The new data suggest the rate never reached the 30 percent estimated by some early researchers, nor the nearly 13 percent given by the United Nations in 1998.via Foreign Dispatches
The study and similar ones in 15 other countries have shed new light on the disease across Africa. Relying on the latest measurement tools, they portray an epidemic that is more female and more urban than previously believed, one that has begun to ebb in much of East Africa and has failed to take off as predicted in most of West Africa.
Yet the disease is devastating southern Africa, according to the data. It is in that region alone -- in countries including South Africa, Botswana, Swaziland and Zimbabwe -- that an AIDS Belt exists, the researchers say....

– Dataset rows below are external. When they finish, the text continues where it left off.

## src/rtl/rgb_pkg.sv

```systemverilog
// Shared constants and types for the RGB LED arbiter: active-high colour codes and FSM states.
package rgb_pkg;

  localparam int unsigned COLOR_W = 3;

  localparam logic [COLOR_W-1:0] RGB_OFF = 3'b000;
  localparam logic [COLOR_W-1:0] RED     = 3'b100;
  localparam logic [COLOR_W-1:0] GREEN   = 3'b010;
  localparam logic [COLOR_W-1:0] BLUE    = 3'b001;
  localparam logic [COLOR_W-1:0] YELLOW  = 3'b110;
  localparam logic [COLOR_W-1:0] CYAN    = 3'b011;
  localparam logic [COLOR_W-1:0] MAGENTA = 3'b101;

  // Pin level that turns the active-low LED fully off
  localparam logic [COLOR_W-1:0] LED_DARK = 3'b111;

  typedef enum logic [1:0] {
    IDLE = 2'd0,
    HOLD = 2'd1,
    GAP  = 2'd2
  } state_e;

endpackage

```

## src/rtl/rgb_led_arbiter_rr_pick.sv

```systemverilog
// Combinational round-robin picker: searches upward from last_id+1, wrapping, for the first request.
module rr_pick #(
  parameter int unsigned NUM_REQ = 4,
  parameter int unsigned ID_W    = 2
) (
  input  logic [NUM_REQ-1:0] req,
  input  logic [ID_W-1:0]    last_id,
  output logic               valid,
  output logic [ID_W-1:0]    win_id
);

  // Offset NUM_REQ lands back on last_id, so the previous winner is considered last
  always_comb begin
    valid  = 1'b0;
    win_id = '0;
    for (int unsigned k = 1; k <= NUM_REQ; k++) begin
      if (!valid && req[(32'(last_id) + k) % NUM_REQ]) begin
        valid  = 1'b1;
        win_id = ID_W'((32'(last_id) + k) % NUM_REQ);
      end
    end
  end

endmodule

```

## src/rtl/rgb_led_arbiter.sv

```systemverilog
// Shares one active-low RGB LED between NUM_REQ requesters: round-robin grant, hold colour, then blank gap.
module rgb_led_arbiter
  import rgb_pkg::*;
#(
  parameter int unsigned NUM_REQ     = 4,
  parameter int unsigned HOLD_CYCLES = 2000000,
  parameter int unsigned GAP_CYCLES  = 120000
) (
  input  logic                   clk,
  input  logic                   rst_n,
  input  logic [NUM_REQ-1:0]     req,
  input  logic [3*NUM_REQ-1:0]   color,
  output logic [NUM_REQ-1:0]     grant,
  output logic [NUM_REQ-1:0]     done,
  output logic                   busy,
  output logic                   RGB_R,
  output logic                   RGB_G,
  output logic                   RGB_B
);

  localparam int unsigned ID_W    = $clog2(NUM_REQ);
  localparam int unsigned CNT_MAX = (HOLD_CYCLES > GAP_CYCLES) ? HOLD_CYCLES : GAP_CYCLES;
  localparam int unsigned CNT_W   = $clog2(CNT_MAX + 1);

  localparam logic [CNT_W-1:0] HOLD_LAST = CNT_W'(HOLD_CYCLES - 1);
  localparam logic [CNT_W-1:0] GAP_LAST  = CNT_W'(GAP_CYCLES - 1);

  state_e               state, state_nxt;
  logic [CNT_W-1:0]     count, count_nxt;
  logic [ID_W-1:0]      last_id, last_id_nxt;
  logic [NUM_REQ-1:0]   grant_nxt, done_nxt;
  logic                 busy_nxt;
  logic [COLOR_W-1:0]   led, led_nxt;
  logic                 pick_valid;
  logic [ID_W-1:0]      pick_id;

  rr_pick #(
    .NUM_REQ (NUM_REQ),
    .ID_W    (ID_W)
  ) u_rr_pick (
    .req     (req),
    .last_id (last_id),
    .valid   (pick_valid),
    .win_id  (pick_id)
  );

  // State, counter and all outputs are registered; led holds the inverted colour latched at grant
  always_ff @(posedge clk or negedge rst_n) begin
    if (!rst_n) begin
      state   <= IDLE;
      count   <= '0;
      last_id <= ID_W'(NUM_REQ - 1);
      grant   <= '0;
      done    <= '0;
      busy    <= 1'b0;
      led     <= LED_DARK;
    end else begin
      state   <= state_nxt;
      count   <= count_nxt;
      last_id <= last_id_nxt;
      grant   <= grant_nxt;
      done    <= done_nxt;
      busy    <= busy_nxt;
      led     <= led_nxt;
    end
  end

  // Next-state and next-output logic
  always_comb begin
    state_nxt   = state;
    count_nxt   = count;
    last_id_nxt = last_id;
    grant_nxt   = grant;
    done_nxt    = '0;
    led_nxt     = led;
    unique case (state)
      IDLE: begin
        grant_nxt = '0;
        led_nxt   = LED_DARK;
        count_nxt = '0;
        if (pick_valid) begin
          state_nxt   = HOLD;
          grant_nxt   = NUM_REQ'(1) << pick_id;
          led_nxt     = ~color[3*32'(pick_id) +: COLOR_W];
          last_id_nxt = pick_id;
        end
      end
      HOLD: begin
        if (count == HOLD_LAST) begin
          state_nxt = GAP;
          count_nxt = '0;
          grant_nxt = '0;
          done_nxt  = grant;
          led_nxt   = LED_DARK;
        end else begin
          count_nxt = count + CNT_W'(1);
        end
      end
      GAP: begin
        led_nxt = LED_DARK;
        if (count == GAP_LAST) begin
          state_nxt = IDLE;
          count_nxt = '0;
        end else begin
          count_nxt = count + CNT_W'(1);
        end
      end
      default: begin
        state_nxt = IDLE;
        count_nxt = '0;
        grant_nxt = '0;
        led_nxt   = LED_DARK;
      end
    endcase
    busy_nxt = (state_nxt != IDLE);
  end

  assign RGB_R = led[2];
  assign RGB_G = led[1];
  assign RGB_B = led[0];

endmodule

```

## config.mk

```make
export PLATFORM = sky130hd
export DESIGN_NAME = rgb_led_arbiter
export DESIGN_NICKNAME = d
export VERILOG_FILES = /design/src/rtl/rgb_pkg.sv /design/src/rtl/rgb_led_arbiter_rr_pick.sv /design/src/rtl/rgb_led_arbiter.sv
export SDC_FILE = /design/constraint.sdc
export NUM_CORES = 1
export LEC_CHECK = 0
export CORE_MARGIN = 2
export CORE_UTILIZATION = 35
export DETAILED_ROUTE_END_ITERATION = 6
export HOLD_SLACK_MARGIN = 0.06
export PLACE_DENSITY = 0.58
export SLEW_MARGIN = 20
export SYNTH_ARGS = -nofsm -noshare
export SYNTH_HDL_FRONTEND = slang
export SYNTH_SLANG_ARGS = --single-unit
```

## constraint.sdc

```tcl
create_clock -name clk -period 2.85 [get_ports clk]
set_input_delay 0.855 -clock clk [delete_from_list [all_inputs] [get_ports clk]]
set_output_delay 0.855 -clock clk [all_outputs]
set_load 0.05 [all_outputs]
```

Years of HIV overestimates, researchers say, flowed from the long-held assumption that the extent of infection among pregnant women who attended prenatal clinics provided a rough proxy for the rate among all working-age adults in a country. Working age was usually defined as 15 to 49. These rates also were among the only nationwide data available for many years, especially in Africa, where health tracking was generally rudimentary.
The new studies show, however, that these earlier estimates were skewed in favor of young, sexually active women in the urban areas that had prenatal clinics. Researchers now know that the HIV rate among these women tends to be higher than among the general population....
In West Africa, Sierra Leone, just then emerging from a devastating civil war, was found to have a national prevalence rate of less than 1 percent -- compared with an estimated U.N. rate of 7 percent.
Such disparities, independent researchers say, skewed years of policy judgments and decisions on where to spend precious health-care dollars.
"From a research point of view, they've done a pathetic job," said Paul Bennell, a British economist whose studies of the impact of AIDS on African school systems have shown mortality far below what UNAIDS had predicted. "They were not predisposed, let's put it that way, to weigh the counterevidence. They were looking to generate big bucks."
Prevalence of male circumcision correlates with lower rates of AIDS.